O Estatuto de Defesa do Torcedor reconhece as torcidas organizadas formalizadas como pessoas jurídicas de direito privado, bem como aquelas existentes de fato, e determina que essas torcidas responderão civilmente, de forma objetiva e solidária, pelos danos causados por qualquer dos seus associados ou membros no local dos eventos esportivos, nas imediações ou no trajeto de ida e volta para o evento.
Entre os deveres da entidade responsável pela organização da competição esportiva encontra-se o de contratar seguro de acidentes pessoais, tendo como beneficiário o torcedor portador de ingresso, válido a partir do momento em que ingressar no estádio.
O Estatuto de Defesa do Torcedor não traz proibição explícita ao porte e à utilização de fogos de artifício ou engenhos pirotécnicos ou produtores de efeitos análogos nos recintos esportivos.
O Estatuto de Defesa do Torcedor aplica-se ao desporto profissional e, em se tratando de competições, também do desporto não-profissional.
Submetem-se ao Código Brasileiro de Justiça Desportiva, além de outras pessoas e entidades, também os árbitros, assistentes e demais membros de equipe de arbitragem.
Na aplicação do Código Brasileiro de Justiça Desportiva, não há tratamento diferenciado entre o destinado ao desporto de prática profissional e ao desporto de prática não profissional, uma vez que não há previsão constitucional para essa diferenciação.
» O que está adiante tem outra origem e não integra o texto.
This is an optimization exercise on Yosys and OpenROAD, whose aim is small area, not a production implementation. RTL that was checked went through simulation tests only; none was proved equivalent to the original. The RTL of run 5 was laid out without a check of its function. The flow treats the clock pin as an ideal source. Dropping or thinning the clock tree relies on that and would not hold on a real chip. Power and IR drop assume default switching activity.

===== flow/constraint.sdc =====
create_clock -name core_clock -period 6.0 [get_ports {clk}]
set_input_delay 1.2000 -clock core_clock [delete_from_list [all_inputs] [get_ports {clk}]]
set_output_delay 1.2000 -clock core_clock [all_outputs]
set_load 0.01 [all_outputs]

===== flow/config.mk =====
export PLATFORM = sky130hd
export DESIGN_NAME = main
export DESIGN_NICKNAME = main
export VERILOG_FILES = /design/flow/design.v
export SDC_FILE = /design/flow/constraint.sdc
export NUM_CORES = 4
export LEC_CHECK = 0
export ABC_AREA = 1
export CAP_MARGIN = 0
export CORE_MARGIN = 2
export CORE_UTILIZATION = 60
export GPL_TIMING_DRIVEN = 0
export PLACE_DENSITY = 0.75
export SLEW_MARGIN = 0

===== flow/standard.sh =====
#!/bin/bash
# synth_recipe.tcl (not shown) runs the flow's synth.tcl, then flattens the netlist and writes it again
# the make line also repeats each setting of config.mk as NAME=value (left out here)
make -C /OpenROAD-flow-scripts/flow DESIGN_CONFIG=/design/flow/config.mk WORK_HOME=/design/flow/orfs CLKGATE_MAP_FILE= SYNTH_SCRIPT=/design/flow/synth_recipe.tcl "${@:-finish}"

===== flow/flow/run.sh =====
#!/bin/bash
# Own layout flow: the standard flow (standard.sh) with these changes:
# - synthesis: no half/full-adder cell extraction (ADDER_MAP_FILE empty) and a
#   stronger area-oriented ABC script (flow/abc_area.script, used through a
#   copy of the ORFS scripts folder); registers and their names are unchanged;
# - ports are buffered with the smallest buffer cell;
# - clock tree: small buffers and no dummy loads.
set -euo pipefail
W=$(pwd)
rm -rf "$W/xscripts"
cp -r "$FLOW_HOME/scripts" "$W/xscripts"
cp "$W/flow/abc_area.script" "$W/xscripts/abc_area.script"
CTS="-sink_clustering_enable -repair_clock_nets -dont_use_dummy_load -buf_list sky130_fd_sc_hd__clkbuf_8"
bash "$W/standard.sh" SCRIPTS_DIR="$W/xscripts" ADDER_MAP_FILE= ABC_AREA=1 \
	BUFFER_PORTS_ARGS="-buffer_cell sky130_fd_sc_hd__buf_1" \
	CTS_ARGS="$CTS" finish > "$W/make_flow.log" 2>&1

===== flow/flow/abc_area.script =====
strash
&get -n
&fraig -x
&put
dc2
strash
&get -n
&deepsyn -T 120
&put
strash
&get -n
&dch -f
&nf -R 1000
&put
mfs2
strash
&get -n
&dch -f
&nf -R 1000
&put
mfs2
strash
&get -n
&dch -f
&nf -R 1000
&put

===== flow/design.v =====
module main(
	output [2:0] led,
	output [3:0] AN_out,
	output [6:0] CN_out,
	input clk, rst, clear, enter, change,
	input [3:0] switch
);
	reg [5:0] d;
	wire slow = (d == 6'd29);
	wire fast = (d[1:0] == 2'b11);
	always @(posedge clk or posedge rst)
		if (rst) d <= 6'd62;
		else d <= d + 1'b1;
	reg e0, e1, e2, e3;
	reg [1:0] q0, q1, q2, q3;      
	always @(posedge clk or posedge rst)
		if (rst) begin e0 <= 0; e1 <= 0; e2 <= 0; e3 <= 0; end
		else if (slow) begin e0 <= enter; e1 <= e0; e2 <= e1; e3 <= e2; end
	always @(posedge clk)
		if (slow) begin q0 <= {change, clear}; q1 <= q0; q2 <= q1; q3 <= q2; end
	wire E = e2 & ~e3;
	wire C = q2[0] & ~q3[0], G = q2[1] & ~q3[1];
	localparam [2:0] S_I = 3'd0, S_L = 3'd1, S_EP = 3'd2, S_U = 3'd3,
	                 S_CP = 3'd4, S_A = 3'd5, S_BD = 3'd6, S_LO = 3'd7;
	localparam [3:0] M_CL0 = 4'b0000, M_CL2 = 4'b0001, M_CL6 = 4'b0010, M_CL7 = 4'b0011,
	                 M_OPEN = 4'b1100, M_US = 4'b1101, M_LO = 4'b1110, M_BD = 4'b1111;
	reg [2:0] state;
	reg lf;
	reg [2:0] cnt;
	reg [4:0] th;
	reg tb;
	reg [3:0] tu;
	reg [3:0] mode;
	reg [15:0] passwd;
	reg [15:0] inp;
	wire swf = (switch == 4'hF);
	wire match = (passwd == inp);
	wire tu9  = tu[3] & tu[0];
	wire x511 = th[4] & th[3] & th[0] & tb & tu[0];
	wire t300 = (th == 5'd14) & tb & tu9;
	wire t360 = th[4] & th[0] & tb & tu9;         
	wire t321 = th[4] & ~th[3];                    
	wire t302 = (th == 5'd15) & ~tb & (tu == 4'd1);  
	wire t6   = tu[2] & tu[0];                     
	reg [4:0] nth; reg ntb; reg [3:0] ntu;   
	always @(*) begin
		nth = th; ntb = tb; ntu = tu + 1'b1;
		if (x511) begin nth = 5'd0; ntb = 1'b0; ntu = 4'd0; end
		else if (tu9) begin
			ntu = 4'd0; ntb = ~tb;
			if (tb) nth = th + 1'b1;
		end
	end
	reg [2:0] ledv;
	always @(*)
		case (mode[3:2])
			2'b00: ledv = {mode[1], mode[1] | mode[0], mode[1] & mode[0]};
			2'b01: ledv = 3'd2;
			2'b10: ledv = 3'd4;
			default: case (mode[1:0]) 2'b00: ledv = 3'd3; 2'b01: ledv = 3'd5; 2'b10: ledv = 3'd7; default: ledv = 3'd6; endcase
		endcase
	assign led = ledv;
	wire [3:0] cl_mode = (mode[3:2] == 2'b00) ? mode :
	                     (mode[3:2] == 2'b01) ? M_CL2 :
	                     mode[0] ? M_CL6 : M_CL7;
	always @(posedge clk or posedge rst)
		if (rst) begin
			state <= S_I; lf <= 1'b1; cnt <= 3'd0;
			th <= 5'd25; tb <= 1'b1; tu <= 4'd1;
			mode <= M_CL0;
		end else if (slow) begin
			case (state)
			S_I: begin
				mode <= cl_mode;
				if (t6) begin state <= S_BD; {th, tb, tu} <= {5'd25, 1'b1, 4'd1}; end
				else if (E && !swf) begin state <= S_A; {th, tb, tu} <= {5'd25, 1'b1, 4'd1}; end
				else if (E) {th, tb, tu} <= {nth, ntb, ntu};
			end
			S_L: begin
				mode <= cl_mode;
				lf <= 1'b1; cnt <= 3'd0; {th, tb, tu} <= {5'd25, 1'b1, 4'd1};
				if (E && !swf) state <= S_A;
			end
			S_A: begin
				mode <= M_US;
				if (E) begin state <= lf ? S_EP : S_CP; {th, tb, tu} <= {5'd25, 1'b1, 4'd1}; end
				else begin {th, tb, tu} <= {nth, ntb, ntu}; if (t300) state <= S_LO; end
			end
			S_EP: begin
				if (cnt == 3'd4) state <= (match == lf) ? S_U : S_L;
				else if (t300) state <= S_LO;
				if (cnt[2] == 1'b0) mode <= {2'b01, cnt[1:0]};
				if (E && cnt == 3'd3) begin cnt <= 3'd4; {th, tb, tu} <= {5'd25, 1'b1, 4'd1}; end
				else if (C) begin cnt <= 3'd0; {th, tb, tu} <= {5'd25, 1'b1, 4'd1}; end
				else begin {th, tb, tu} <= {nth, ntb, ntu}; if (E && !cnt[2]) cnt <= cnt + 1'b1; end
			end
			S_U: begin
				mode <= M_OPEN;
				cnt <= 3'd0; lf <= 1'b0; {th, tb, tu} <= {nth, ntb, ntu};
				if (E) state <= S_EP;
				else if (G) state <= S_A;
				else if (t300) state <= S_LO;
			end
			S_CP: begin
				if (cnt == 3'd5) state <= S_U;
				else if (t300) state <= S_LO;
				if (cnt[2] == 1'b0) mode <= {2'b10, cnt[1:0]};
				if (E && cnt == 3'd4) cnt <= 3'd5;
				else if (C) begin cnt <= 3'd0; {th, tb, tu} <= {5'd25, 1'b1, 4'd1}; end
				else begin {th, tb, tu} <= {nth, ntb, ntu}; if (E && !cnt[2]) cnt <= cnt + 1'b1; end
			end
			S_LO: begin
				{th, tb, tu} <= {nth, ntb, ntu};
				if (t360) state <= S_L;
				if (t302) mode <= M_LO;
			end
			S_BD: begin
				{th, tb, tu} <= {nth, ntb, ntu};
				mode <= M_BD;
				if (t321) state <= S_L;
			end
			endcase
		end
	always @(posedge clk or posedge rst)
		if (rst) passwd <= 16'h0000;
		else if (slow) begin
			if (state == S_BD) passwd <= 16'h3456;
			else if (state == S_CP && E && cnt == 3'd4) passwd <= inp;
		end
	wire wr = slow && (state == S_EP || state == S_CP) && !cnt[2];
	always @(posedge clk) begin
		if (wr && cnt[1:0] == 2'd0) inp[15:12] <= switch;
		if (wr && cnt[1:0] == 2'd1) inp[11:8] <= switch;
		if (wr && cnt[1:0] == 2'd2) inp[7:4] <= switch;
		if (wr && cnt[1:0] == 2'd3) inp[3:0] <= switch;
	end
	localparam [4:0] G_L = 5'h10, G_P = 5'h11, G_N = 5'h12, G_V = 5'h13,
	                 G_DASH = 5'h14, G_US = 5'h15, G_BL = 5'h16;
	function [4:0] bdtext(input [4:0] i);
		case (i)
		5'd4, 5'd14, 5'd15: bdtext = 5'd1;
		5'd6: bdtext = G_L;
		5'd7: bdtext = 5'd0;
		5'd8: bdtext = G_V;
		5'd9, 5'd11: bdtext = 5'd14;
		5'd12: bdtext = 5'd12;
		5'd13: bdtext = 5'd3;
		default: bdtext = G_BL;
		endcase
	endfunction
	wire [1:0] j = ~(d[3:2] + 1'b1);    
	reg [3:0] dig;
	always @(*)
		case (j)
			2'd0: dig = inp[15:12];
			2'd1: dig = inp[11:8];
			2'd2: dig = inp[7:4];
			default: dig = inp[3:0];
		endcase
	wire [1:0] k = mode[1:0];
	reg [4:0] glyph;
	always @(*)
		case (mode[3:2])
		2'b00:  
			case (j) 2'd0: glyph = 5'd12; 2'd1: glyph = G_L; 2'd2: glyph = 5'd5; default: glyph = 5'd13; endcase
		2'b01:  
			if (j < k) glyph = G_DASH;
			else if (j == k) glyph = {1'b0, dig};
			else glyph = G_US;
		2'b10:  
			if (j > k) glyph = G_US;
			else if (k == 2'd1 && j == 2'd0) glyph = {2'b00, inp[15:13]};
			else if (k == 2'd1 && j == 2'd1) glyph = {inp[12], inp[11:9], inp[8] & ~&inp[12:9]};
			else glyph = {1'b0, dig};
		default:
			case (mode[1:0])
			2'b00: case (j) 2'd0: glyph = 5'd0; 2'd1: glyph = G_P; 2'd2: glyph = 5'd14; default: glyph = G_N; endcase
			2'b01: glyph = G_US;
			2'b10:  
				if (tb || th == 5'd18) glyph = G_BL;
				else case (j) 2'd0: glyph = G_BL; 2'd1: glyph = 5'd0; 2'd2: glyph = G_V; default: glyph = 5'd7; endcase
			default: glyph = bdtext({1'b0, th[3:0]} + {3'b0, j});
			endcase
		endcase
	reg [4:0] ch;
	always @(posedge clk or posedge rst)
		if (rst) ch <= 5'b11111;    
		else if (fast) ch <= glyph;
	wire st = ~&ch;
	assign AN_out = st ? ~(4'b0001 << d[3:2]) : 4'b1111;
	reg [6:0] seg;
	always @(*)
		if (!ch[4]) case (ch[3:0])
			4'h0: seg = 7'b0000001;
			4'h1: seg = 7'b1001111;
			4'h2: seg = 7'b0010010;
			4'h3: seg = 7'b0000110;
			4'h4: seg = 7'b1001100;
			4'h5: seg = 7'b0100100;
			4'h6: seg = 7'b0100000;
			4'h7: seg = 7'b0001111;
			4'h8: seg = 7'b0000000;
			4'h9: seg = 7'b0000100;
			4'hA: seg = 7'b0001000;
			4'hB: seg = 7'b1100000;
			4'hC: seg = 7'b0110001;
			4'hD: seg = 7'b1000010;
			4'hE: seg = 7'b0110000;
			default: seg = 7'b0111000;
		endcase
		else if (ch[3]) seg = 7'b1111111;
		else case (ch[2:0])
			3'd0: seg = 7'b1110001;
			3'd1: seg = 7'b0011000;
			3'd2: seg = 7'b1101010;
			3'd3: seg = 7'b1000001;
			3'd4: seg = 7'b1111110;
			3'd5: seg = 7'b1110111;
			default: seg = 7'b1111111;
		endcase
	assign CN_out = seg;
endmodule

==> notes.md, run 1 <==
Synth top cells by count=nor2_1, nand2_1, dfrtp_1; vias in the first global route=3,328; Fin Setup TNS=0 ns; Pre-antenna DRT Iters=5; min-delay src=q0[1]$_DFFE_PN_; Slew headroom=0.133; area share of the largest cell type after synthesis=0.221; Int Pwr=671 uW; Critical R2R Launch=d[2]$_DFF_PP1_; Max clock buf depth=2; syn_nets=464; Hold Buf Count CTS=0; Fin. Hold Viols=0; Sw Ratio=0.199; Final setup viols=0; row cnt=30; area of the multi-input gates=1930 um2; minimum clock period=3.98 ns; ys async rst share=0.684; cell area after synthesis=4080 um2; RSZ-0062 raised after global routing=no; sequential share of the synthesized area=0.501; Initial DRC Count=364; Critical Setup Path Class=reg -> reg; Layout area overhead=7.55%; Total Routing Usage GR=0.270; pre-CTS setup slack=2.07 ns; Clock Root Buffer=clkbuf_8; DRT Wirelength=9.49 mm; clock buffer count from CTS=9; Die Wd=86.5 um; WHS=0.420 ns; fill count=593; largest net degree at the start of global routing=53; Clock power frac=0.347; Seq pwr share=0.640; share of layout cells above drive strength 1=0.0535; r2r endpoint=th[3]$_DFFE_PP1P_; Setup WS post-layout=2.02 ns; Comb pwr share=0.013; outcome=finished clean; first-pass GRT wire length=15.8 mm; Max Fclk=251 MHz; per-cell routed wire length=16.8 um; VDD IR max=0.132 mV; LEAKAGE=1.69 nW; initial antenna violation count=0; CTS sink count=76; flop-to-flop setup slack=2.02 ns; WP data arrival=4.26 ns; Clock Pin Slew Worst Setup and Hold Paths=0.07 ns; Area contributors post-synth=dfrtp_1, edfxtp_1, dfstp_2; Ys Warns=1; Synth Flop Type=dfrtp_1; Pwr Density=191 nW/um2; fin nets=497; crit path max fanout=15; postcts setup bufs=0; CORE AREA=6680 um2; Setup Skew=0.0265 ns; Clk Latency, worst-skew pair=0.35 ns; Post-synth EDFFs=24; vias per cell=6.35; die area=7470 um2; Final Max Slew Viols=0; Psw=167 uW; WHS Path Cells=0; dpl hpwl=6.78 mm; Syn Area/Cell=8.96 um2; final core occ=0.657; Antenna diodes=0; hold path endpoint=q1[1]$_DFFE_PN_; initial core utilization=0.610; IO buf count=22; Netlist cell types=42; Ports=23; Vias=3,594; cell taking the most area after synthesis=dfrtp_1; crit end category=flop; Reg area=2040 um2; gpl congestion=0.914; R2R depth=11; GRT overflow=0; post-cts resize count=0; antenna viol nets, final=0; WP data required=6.28 ns; H-tree Lvls=3; Tcrit/Tclk final=0.663; # DRC=0; post-synthesis cell count=455; worst min-delay path category=reg -> reg; Setup crit start kind=flop; worst slew pin tran=1.29 ns; max-cap viol count=0; Die Height=86.5 um; CTS tree=done; synthesized flop and latch total=76; most common cell in the netlist=nor2_1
É direito do torcedor que os órgãos da Justiça Desportiva, no exercício de suas funções, observem os princípios da impessoalidade, da moralidade, da celeridade, da publicidade e da independência.
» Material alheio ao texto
From an optimization exercise on the open Yosys and OpenROAD flow, aimed at small area, a short achievable clock period and few clock cycles per item; shortcuts taken in it are not production practice.
No driver is modelled on the clock port, so clocking that relies on it looks cheaper here than on a real chip.
Power and IR drop assume default switching activity.

==> module jpc_idecode, before the edit <==
module jpc_idecode(
    input  wire        clk,
    input  wire        rst,
    input  wire [31:0] instr_I,
    input  wire        instr_valid_I,
    input  wire        decode_ready_I,
    output wire        instr_ready_O,
    output wire [6:0]  opcode_O,
    output wire [2:0]  funct3_O,
    output wire [4:0]  rd_O,
    output wire [31:0] imm32_O,
    output wire [4:0]  rs1_O,
    output wire [4:0]  rs2_O,
    output wire [6:0]  funct7_O,
    output wire        ecall_O,
    output wire        ebreak_O,
    output wire        fence_O,
    output wire        fence_i_O,
    output wire        error_O,
    output reg         decode_valid_O
);
    assign instr_ready_O = decode_ready_I;
    always @(posedge clk or posedge rst) begin
        if (rst)
            decode_valid_O <= 1'b0;
        else
            decode_valid_O <= instr_valid_I & decode_ready_I;
    end
    wire [31:0] i  = instr_I;
    wire [6:0]  op = i[6:0];
    wire        s  = i[31];
    wire op_opimm = (op == 7'b0010011);
    wire op_load  = (op == 7'b0000011);
    wire op_jalr  = (op == 7'b1100111);
    wire op_store = (op == 7'b0100011);
    wire op_br    = (op == 7'b1100011);
    wire op_jal   = (op == 7'b1101111);
    wire op_lui   = (op == 7'b0110111);
    wire op_auipc = (op == 7'b0010111);
    wire op_op    = (op == 7'b0110011);
    wire op_sys   = (op == 7'b1110011);
    wire op_fence = (op == 7'b0001111);
    wire fmt_i = op_opimm | op_load | op_jalr;
    wire fmt_u = op_lui | op_auipc;
    wire upper_zero = (i[31:21] == 11'd0);
    wire d_imm0  = (fmt_i & i[20]) | (op_store & i[7]) | (fmt_u & i[12]);
    wire d_imm11 = ((fmt_i | op_store) & s) | (op_br & i[7]) | (op_jal & i[20]) | (fmt_u & i[23]);
    wire d_mid   = (fmt_i | op_store | op_br) & s;
    wire d_ij    = fmt_i | op_jal;
    wire d_sb    = op_store | op_br;
    wire d_sysz  = op_sys & upper_zero;
    wire d_fen   = op_fence & (i[14:13] == 2'b00);
    wire d_err   = ~(fmt_i | op_store | op_br | op_jal | fmt_u | op_op | op_sys | op_fence)
                 | (op_jalr & (i[14:12] != 3'b000))
                 | (op_sys & ~upper_zero)
                 | (op_fence & (i[14:13] != 2'b00));
    reg [31:0] ir;
    reg        imm0_r, imm11_r, mid_r, ij_r, sb_r, j_r, u_r;
    reg        sysz_r, fen_r, err_r;
    always @(posedge clk) begin
        ir      <= instr_I;
        imm0_r  <= d_imm0;
        imm11_r <= d_imm11;
        mid_r   <= d_mid;
        ij_r    <= d_ij;
        sb_r    <= d_sb;
        j_r     <= op_jal;
        u_r     <= fmt_u;
        sysz_r  <= d_sysz;
        fen_r   <= d_fen;
        err_r   <= d_err;
    end
    assign opcode_O = ir[6:0];
    assign rd_O     = ir[11:7];
    assign funct3_O = ir[14:12];
    assign rs1_O    = ir[19:15];
    assign rs2_O    = ir[24:20];
    assign funct7_O = ir[31:25];
    wire   isbj = ij_r | sb_r;
    assign imm32_O[0]     = imm0_r;
    assign imm32_O[4:1]   = ({4{ij_r}} & ir[24:21]) | ({4{sb_r}} & ir[11:8]) | ({4{u_r}} & ir[16:13]);
    assign imm32_O[10:5]  = ({6{isbj}} & ir[30:25]) | ({6{u_r}} & ir[22:17]);
    assign imm32_O[11]    = imm11_r;
    assign imm32_O[19:12] = {8{mid_r}} | ({8{j_r}} & ir[19:12]) | ({8{u_r}} & ir[31:24]);
    assign imm32_O[31:20] = {12{isbj & ir[31]}};
    assign ecall_O   = sysz_r & ~ir[20];
    assign ebreak_O  = sysz_r &  ir[20];
    assign fence_O   = fen_r  & ~ir[12];
    assign fence_i_O = fen_r  &  ir[12];
    assign error_O   = err_r;
endmodule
A obrigação do Estado quanto ao fomento ao desporto restringe-se às práticas desportivas formais, cabendo às entidades nacionais e regionais de administração do desporto o apoio às atividades desportivas não-formais
A Constituição Federal estabelece que compete à União, aos estados e ao Distrito Federal legislar concorrentemente sobre desporto sendo que, no âmbito da legislação concorrente, a competência da União limita-se ao estabelecimento de normas gerais.
O Estado deve destinar recursos públicos prioritariamente para a promoção do desporto educacional; em casos específicos, para o desporto de alto rendimento.
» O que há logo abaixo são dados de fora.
Context: an optimization exercise on an open-source flow, tuned for small area, a short achievable clock period and few clock cycles per item. The choices shown serve that exercise and are no tape-out recipe.
Only simulation tests tie the RTL to the original design; equivalence was not proved.
Power and IR drop assume default switching activity.

[design/flow/run.sh]
#!/bin/bash
# synth_recipe.tcl (not shown) runs the flow's synth.tcl, then flattens the netlist and writes it again
# the make line also repeats each setting of config.mk as NAME=value (left out here)
make -C /OpenROAD-flow-scripts/flow DESIGN_CONFIG=/design/flow/config.mk WORK_HOME=/design/flow/orfs CLKGATE_MAP_FILE= SYNTH_SCRIPT=/design/flow/synth_recipe.tcl finish
[design/flow/config.mk]
export PLATFORM = sky130hd
export DESIGN_NAME = Fibonacci
export DESIGN_NICKNAME = Fibonacci
export VERILOG_FILES = /design/flow/design.v
export SDC_FILE = /design/flow/constraint.sdc
export NUM_CORES = 4
export LEC_CHECK = 0
export CAP_MARGIN = 20
export CORE_MARGIN = 2
export CORE_UTILIZATION = 40
export SLEW_MARGIN = 20
[design/flow/constraint.sdc]
create_clock -name core_clock -period 4.0 [get_ports {CLK}]
set_input_delay 0.8000 -clock core_clock [delete_from_list [all_inputs] [get_ports {CLK}]]
set_output_delay 0.8000 -clock core_clock [all_outputs]
set_load 0.01 [all_outputs]
[design/flow/design.v]
module Adder#(BITS=32, CLKS=3'd0)(
    input CLK,
    input RST,
    input [BITS-1:0]A, B,
    input IEA, IEB,
    output reg [BITS-1:0]Y,
    output reg OE);
    reg [BITS-1:0]a, b;
    reg [2:0]cnt;		 
    localparam [2:0] StINIT=3'd0, StA=3'd1, StB=3'd2, StAB=3'd3, StOE=3'd4;
    reg [2:0]state;
    always @ (posedge CLK) begin
      if (RST) begin
        state<=StINIT;
        OE<=0;
        cnt<=0;
      end else
        case (state)
            StINIT: begin
                cnt<=CLKS;
                OE<=0;
                if (IEA && !IEB) begin
                    a<=A; state<=StA;
                end
                if (!IEA && IEB) begin
                    b<=B; state<=StB;
                end
                if (IEA && IEB) begin
                    a<=A; b<=B; state<=StAB;
                end
            end
            StA: begin
                if (IEB) begin
                    b<=B; state<=StAB;
                end
            end
            StB: begin
                if (IEA) begin
                    a<=A; state<=StAB;
                end
            end
            StAB: begin
                Y<=a+b;
                if (cnt)
                    cnt<=(cnt-3'b1);
                else
                    state<=StOE;
            end
            StOE: begin
                OE<=1;
                if (OE && !IEA && !IEB)
                    state<=StINIT;
            end
            default: state<=StINIT;
        endcase
    end
endmodule
module Counter#(BITS=32, CLKS=3'd1)(
    input CLK,
    input RST,
    input [BITS-1:0]INP,         
    input IE,
    output reg [BITS-1:0]OUT,    
    output reg OE,
    input DECR,		 
    input [BITS-1:0]STOP,	 
    input CE,		 
    output reg INIT, DONE);
   localparam one=BITS'(1);	 
   reg [2:0]cnt;		 
   localparam StTEST=1'b0, StWAIT=1'b1;
   reg state;
   always @ (posedge CLK) begin
      if (RST) begin
	 cnt<=0;
	 INIT<=0;
	 DONE<=1;
	 OE<=0;
	 state<=StTEST;
      end else if (IE) begin
	 cnt<=CLKS;
	 INIT<=1;
	 DONE<=0;
	 OUT<=INP;
	 OE<=0;
	 state<=StTEST;
      end else if (!DONE)
	case (state)
	  StTEST: begin
	     if (DECR ? (OUT<STOP || &OUT) : (OUT>STOP)) begin
		DONE<=1;
		OE<=0;
	     end else begin
		OE<=1;
		if (CE) begin
		   INIT<=0;
		   state<=StWAIT;
		end
	     end
	  end
	  StWAIT: begin
	     if (cnt && CE)
	       cnt<=(cnt-3'b1);
	     else
	       OE<=0;
	     if (!CE) begin
		OUT<=(DECR ? OUT-one : OUT+one);
		state<=StTEST;
	     end
	  end
	endcase
   end
endmodule
module Store#(BITS=32, FIRST=0)(
    input CLK,
    input RST,
    input [BITS-1:0]INP,
    output reg [BITS-1:0]OUT,
    input IE,
    output reg OE,
    input INIT);
   reg ie;
   always @ (posedge CLK) begin
      if (RST) begin
	 OE<=0;
	 ie<=0;
      end else begin
      if (IE && !ie) begin
	 OUT<=(INIT ? FIRST : INP);
	 OE<=1;
	 ie<=1;
      end
      if (!IE && ie) begin
	 OE<=0;
	 ie<=0;
      end
      end
   end
endmodule
module Fibonacci#(BITS=32)(
    input CLK,
    input RST,
    input      [BITS-1:0]INP, input      IE,
    output [BITS-1:0]OUT, output OE);
    wire [BITS-1:0]add_out, sto1_out;
    wire ctr_init, ctr_oe, sto1_oe, sto2_oe, add_oe;
    localparam false=1'b0;
    localparam true=1'b1;
    localparam zero=BITS'(0);
    localparam one=BITS'(1);
    Counter#(.BITS(BITS)) ctr(
        .CLK(CLK),
        .RST(RST),
        .INP(INP),
        .IE(IE),
        .OUT(),          
        .OE(ctr_oe),
        .DECR(true),     
        .STOP(zero),     
        .CE(add_oe),
        .INIT(ctr_init),
        .DONE(OE)
    );
    Adder#(.BITS(BITS)) add(
        .CLK(CLK),
        .RST(RST),
        .A(OUT),
        .IEA(sto2_oe),
        .B(sto1_out),
        .IEB(sto1_oe),
        .Y(add_out),
        .OE(add_oe)
    );
    Store#(.BITS(BITS), .FIRST(one)) sto1(
        .CLK(CLK),
        .RST(RST),
        .INP(add_out),
        .IE(ctr_oe),
        .OUT(sto1_out),
        .OE(sto1_oe),
        .INIT(ctr_init)
    );
    Store#(.BITS(BITS), .FIRST(zero)) sto2(
        .CLK(CLK),
        .RST(RST),
        .INP(sto1_out),
        .IE(ctr_oe),
        .OUT(OUT),
        .OE(sto2_oe),
        .INIT(ctr_init)
    );
endmodule
==> run notes <==
## stage by stage
step                      hold WS, ns  total power [uW]  std cells  setup slack, ns  utilization (%)
after floorplan                 0.418              2700        759           0.0617                -
after global placement          0.423              2810       1125             1.12             45.2
after detailed placement        0.426              2810       1125             1.05             45.2
after CTS                       0.440              5120       1169             1.04             48.8
after global routing            0.452              5250       1169            0.820             48.8
final                           0.438              5060       1169             1.04             48.8
## final cells by class
cell class | instances | area, um^2 | area share (%)
clock buffer | 29 | 641 | 5.58
clock inverter | 15 | 201 | 1.75
inverter | 23 | 86.3 | 0.752
multi-input combinational | 498 | 3330 | 29.0
sequential | 208 | 6090 | 53.0
tap | 319 | 399 | 3.47
timing repair buffer | 77 | 741 | 6.45
## worst max-delay path: stages (launching register included)
cell,delay (ns)
edfxtp_1,0.36
ha_1,0.24
fa_1,0.47
a21oi_1,0.21
o221ai_1,0.22
a31oi_1,0.32
o21ai_0,0.24
a21boi_0,0.35
o21ai_0,0.15
xor2_1,0.16
## kinds of logic after synthesis
group | after synthesis | synth area share [%]
multiplexers | 3 | 0.326
AO/OA/AOI/OAI | 146 | 9.27
AND/OR/NAND/NOR | 245 | 13.4
flip-flops | 208 | 63.4
adder cells (fa/ha/maj) | 41 | 5.42
XOR/XNOR | 63 | 5.75
buffers and inverters | 53 | 2.46
## flip-flops by register name (all words and copies together) (netlist names), 32 cells and up
name and flops:
add.Y 32, add.a 32, add.b 32, ctr.OUT 32, sto1.OUT 32, sto2.OUT 32
## per-layer routing
layer	wire, um	GRT usage, %
met2	8340	23.4
met3	576	2.34
met5	0	0
met1	9010	20.9
met4	357	3.35
## power breakdown
part           switching [uW]  internal (uW)
registers                38.4           2430
logic                     166            130
clock network             832           1460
Em situações de maior gravidade, o Poder Judiciário admitirá ações relativas à disciplina e às competições esportivas antes mesmo de se esgotarem as instâncias da justiça desportiva, reguladas em lei.
O COB, organização não governamental alinhada com os valores, conceitos e ideais do olimpismo e com autonomia garantida pela Constituição Federal de 1988, atua em esportes formais e não formais, assim como nos esportes escolares no Brasil.
A assembleia geral do COB é composta pelas quarenta e uma confederações brasileiras olímpicas, além de quatro membros natos e quatro membros eleitos.